Rel. PAULO KIM BARBOSA12ª Turmajulgado em 2020-10-06publicado em 2020-10-13
TRABALHISTA
EMENTA. MULTA DO ART. 477 DA CLT. DIFERENÇAS DE VERBAS RESCISÓRIAS. A 1ª reclamada requer a reforma da sentença que origem quanto a multa do art. 477 da CLT, pois alega que não há que se falar em diferenças de verbas rescisórias, pois não houve incorreção e nem atraso no pagamento das referidas verbas. Com razão a parte recorrente. O autor pleiteou a multa do art. 477 da CLT, alegando que as verbas rescisórias não foram pagas corretamente, eis que o FGTS não era depositado corretamente e a ré não pagou a multa de 40% do FGTS. A multa do art. 477, § 8º, da CLT, tem como fato gerador o não pagamento das verbas rescisórias nos prazos previstos no § 6º do mencionado artigo, o que não é o caso dos autos.

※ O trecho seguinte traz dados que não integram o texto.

This design comes from an exercise in tuning for small area, a short achievable clock period and few clock cycles on the open sky130 flow, not from production work. Function was checked by simulation only, so behaviour that the tests miss may differ from the original.

## rv_muldiv
module rv_muldiv #(
  parameter int g_width = 32
) (
  input  logic               clk_i,
  input  logic               rst_n_i,
  input  logic               x_stall_i,
  input  logic               x_kill_i,
  input  logic               d_valid_i,
  input  logic               d_is_muldiv_i,
  input  logic [2:0]         d_fun_i,
  input  logic [g_width-1:0] d_rs1_i,
  input  logic [g_width-1:0] d_rs2_i,
  output logic               x_stall_req_o,
  output logic [g_width-1:0] x_rd_o,
  output logic               x_done_o
);
For scale: ~3000 cells after synthesis, ~130 flip-flops, ~0.024 mm2 of cells after synthesis.
==> flow/config.mk <==
export PLATFORM = sky130hd
export DESIGN_NAME = rv_muldiv
export DESIGN_NICKNAME = rv_muldiv
export VERILOG_FILES = /design/flow/design.v
export SDC_FILE = /design/flow/constraint.sdc
export NUM_CORES = 4
export LEC_CHECK = 0
export ABC_CLOCK_PERIOD_IN_PS = 5000
export CAP_MARGIN = 20
export CORE_MARGIN = 2
export CORE_UTILIZATION = 55
export SETUP_SLACK_MARGIN = 4.5
export SLEW_MARGIN = 20
==> flow/constraint.sdc <==
create_clock -name core_clock -period 10.0 [get_ports {clk_i}]
set_input_delay 2.0000 -clock core_clock [delete_from_list [all_inputs] [get_ports {clk_i}]]
set_output_delay 2.0000 -clock core_clock [all_outputs]
set_load 0.01 [all_outputs]
run.sh (not shown) runs the stock make flow with config.mk's settings and CLKGATE_MAP_FILE= SYNTH_SCRIPT=/design/flow/synth_recipe.tcl, a recipe that flattens the netlist after the stock synthesis.
Testbench counts at the start, summed over its fixed seeds: cycles 19,097.
Next try:
--- a/flow/config.mk
+++ b/flow/config.mk
@@ -7,3 +7,3 @@
 export LEC_CHECK = 0
-export ABC_CLOCK_PERIOD_IN_PS = 5000
+export ABC_CLOCK_PERIOD_IN_PS = 4500
 export CAP_MARGIN = 20
@@ -11,3 +11,3 @@
 export CORE_UTILIZATION = 55
-export SETUP_SLACK_MARGIN = 4.5
+export SETUP_SLACK_MARGIN = 5.0
 export SLEW_MARGIN = 20
The new run finished clean. Cell count climbs by 2.6%. Via count goes up by 3.5%. Core utilization went up by 3.9 points. Global-route usage rose by 0.61 points. Worst setup slack got worse by 120 ps. Cell area is higher by 5.8%. Area after synthesis stays the same. Hold slack gets worse by 7.4 ps.

========
rv_muldiv, a different RTL version from the one above (not shown whole).
Size in the first run: ~3400 cells after synthesis, roughly 23000 sq um of cells after synthesis.
clock: 10.0 ns
lec_check: 0
abc_area: 1
cap_margin: 20
core_margin: 2
core_utilization: 45
place_density: 0.75
setup_slack_margin: 5.0
slew_margin: 20
standard.sh (not shown) runs the stock make flow with config.mk's settings and CLKGATE_MAP_FILE= SYNTH_SCRIPT=/design/flow/synth_recipe.tcl, a recipe that flattens the netlist after the stock synthesis.
==> flow/flow/run.sh <==
#!/bin/bash
set -euo pipefail
export BUFFER_PORTS_ARGS="-buffer_cell sky130_fd_sc_hd__buf_2"
bash standard.sh finish > standard_run.log 2>&1
Testbench counts at the start, summed over its fixed seeds: cycles 21,105.
Rerun with:
Settings changed: CORE_UTILIZATION 45 to 50.
Outcome:
- The changed run finished with timing, DRC and antenna clean
- area after synthesis is unchanged
- wire length falls by 2.5%
- cell area falls by 0.72%
- fmax falls by 0.36%
- global-route usage rises by 3.0 points
- worst setup slack gets worse by 0.018 ns
- via count rises by 0.84%
- final cell count falls by 1.8%
- worst hold slack gets worse by 0.022 ns

========
## run a
rv_muldiv, a different RTL version from the one above (not shown whole).
For scale: ~3400 cells after synthesis, about 130 flip-flops, ~110 I/O pins, roughly 0.022 mm² of cells after synthesis.
export LEC_CHECK = 0
export ABC_AREA = 1
export CAP_MARGIN = 20
export CORE_MARGIN = 2
export CORE_UTILIZATION = 45
export SETUP_SLACK_MARGIN = 5.0
export SLEW_MARGIN = 20
create_clock -name core_clock -period 10.0 [get_ports {clk_i}]
Scripts as last shown in full above: flow/flow/run.sh
Run a: all stages complete, timing, DRC and antenna checks passed
Testbench counts of run a, summed over its fixed seeds: cycles 21,290.
Relative to run a, the following input files were edited for run b:
Settings: SETUP_SLACK_MARGIN: 5.0 -> 4.8; CTS_BUF_LIST: unset -> sky130_fd_sc_hd__clkbuf_4 sky130_fd_sc_hd__clkbuf_8.
The final reports for run b and run a show depth of the critical timing path with buffers and inverters included lower in the former.
Number of global-route vias before repair came out lower on run b than on run a.
Taking run b over run a, the DRC violation total after the first TritonRoute iteration ratio works out to 0.928.
Any difference in via-per-instance ratio between run a and run b is small enough to ignore.
Run b has less setup slack than run a.

========
rv_muldiv, a different RTL version from the one above (not shown whole).
Size in the first run: roughly 3500 cells after synthesis, about 110 I/O pins.
==> flow/config.mk <==
export PLATFORM = sky130hd
export DESIGN_NAME = rv_muldiv
export DESIGN_NICKNAME = rv_muldiv
export VERILOG_FILES = /design/flow/design.v
export SDC_FILE = /design/flow/constraint.sdc
export NUM_CORES = 4
export LEC_CHECK = 0
export ABC_AREA = 1
export CAP_MARGIN = 20
export CORE_MARGIN = 2
export CORE_UTILIZATION = 45
export PLACE_DENSITY = 0.88
export SETUP_SLACK_MARGIN = 4.8
export SLEW_MARGIN = 20
==> flow/constraint.sdc <==
create_clock -name core_clock -period 10.0 [get_ports {clk_i}]
set_input_delay 2.0000 -clock core_clock [delete_from_list [all_inputs] [get_ports {clk_i}]]
set_output_delay 2.0000 -clock core_clock [all_outputs]
set_load 0.01 [all_outputs]
Scripts as last shown in full above: flow/flow/run.sh
The starting point completed with no timing, DRC or antenna violations.
Testbench counts at the start, summed over its fixed seeds: cycles 21,290.
Then changed:
Settings changed: PLACE_DENSITY 0.88 to 0.75.
What happened: Cell count barely changes. Global-route usage fell by 0.20 points. Non-clock buffer count rises by 3. Critical path depth went down by 1. Die area does not change. Design area stays flat. Via count fell by 1.5%. Hold slack is better by 0.016 ns. Routed wire length drops by 1.3%. Synthesized area does not change.
Then changed:
Settings changed: PLACE_DENSITY 0.75 to default.
What happened: Routed wire length goes up by 10%. Global-route usage goes up by 3.7 points. Worst hold slack is better by 0.025 ns. Final cell count grows by 0.57%. Design area went up by 1.3%. Critical path depth went up by 3. Area after synthesis does not change. Clock-buffer cell count does not change. Utilization rises by 0.64 points. Non-clock buffer count climbs by 18.
Then changed:
Settings changed: ABC_AREA 1 to default, PLACE_DENSITY from default to 0.75.
After rerunning:
- The new run produced a clean layout
- global-route usage shrinks by 2.9 points
- fmax falls by 8.1%
- cell area goes up by 0.52%
- register-to-register slack is worse by 0.08 ns
Then changed:
Settings changed: ABC_AREA from default to 1, SETUP_SLACK_MARGIN 4.8 to 5.0, TNS_END_PERCENT from default to 10.
=>
- wire length increases by a few percent
- utilization decreases by 4.5 points
- final area decreases slightly
- clock-buffer cell count decreases by 3
- global-route usage decreases by 0.75 points
- hold slack gains 0.015 ns
- synthesized area increases by a little under a tenth
- clock skew barely changes
- maximum frequency increases by roughly a tenth

========
Another version of the RTL of rv_muldiv (not shown whole).
Size in the first run: ~2700 cells after synthesis, about 22000 µm² of cells after synthesis.
// rv_muldiv
module rv_muldiv #(
  parameter int g_width = 32
) (
  input  logic               clk_i,
  input  logic               rst_n_i,
  input  logic               x_stall_i,
  input  logic               x_kill_i,
  input  logic               d_valid_i,
  input  logic               d_is_muldiv_i,
  input  logic [2:0]         d_fun_i,
  input  logic [g_width-1:0] d_rs1_i,
  input  logic [g_width-1:0] d_rs2_i,
  output logic               x_stall_req_o,
  output logic [g_width-1:0] x_rd_o,
  output logic               x_done_o
);
clock: 10.0 ns
lec_check: 0
cap_margin: 20
core_margin: 2
core_utilization: 40
slew_margin: 20
run.sh (not shown) runs the stock make flow with config.mk's settings and CLKGATE_MAP_FILE= SYNTH_SCRIPT=/design/flow/synth_recipe.tcl, a recipe that flattens the netlist after the stock synthesis.
Stock flow here: none of the scripts above is used.
Testbench counts at the start, summed over its fixed seeds: cycles 21,290.
Then changed:
- ABC_CLOCK_PERIOD_IN_PS: default -> 5000
- CORE_UTILIZATION: 40 -> 55
- SETUP_SLACK_MARGIN: default -> 4.5
Synthesized area stays the same.
Final cell count fell slightly.
Register-to-register slack improves by 860 ps.
Setup slack is better by 1100 ps.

Referida multa é devida apenas quando não quitadas as verbas salariais incontroversas no prazo legalmente estabelecido. Havendo, porém, controvérsia acerca do direito às parcelas a serem quitadas, sobre diferenças de verbas rescisórias, como no caso em tela, não há que se falar em atraso na satisfação da obrigação e por conseguinte em aplicação de tal penalidade. Nesse sentido a jurisprudência deste Regional consubstanciada em sua Súmula nº 33. Ademais, verifica-se que as verbas rescisórias foram pagas dentro do prazo legal, conforme consta do TRCT e do comprovante de pagamento e que há depósitos do FGTS, documentos estes não elididos por contraprova pelo reclamante, o qual também deixou de apresentar qualquer amostragem de diferenças. Ante o exposto, em razão da controvérsia de diferenças de verbas rescisórias e, ante o comprovante de pagamento do valor das verbas rescisórias constante no TRCT, não há que se falar em pagamento da multa do artigo 477 da CLT, por eventuais diferenças de verbas rescisórias (FGTS+multa de 40%). Reformo a sentença, a fim de excluir da condenação o pagamento da multa do artigo 477, § 8º, da CLT. RECURSO ORDINÁRIO DA 1ª RECLAMADA PROVIDO PARCIALMENTE.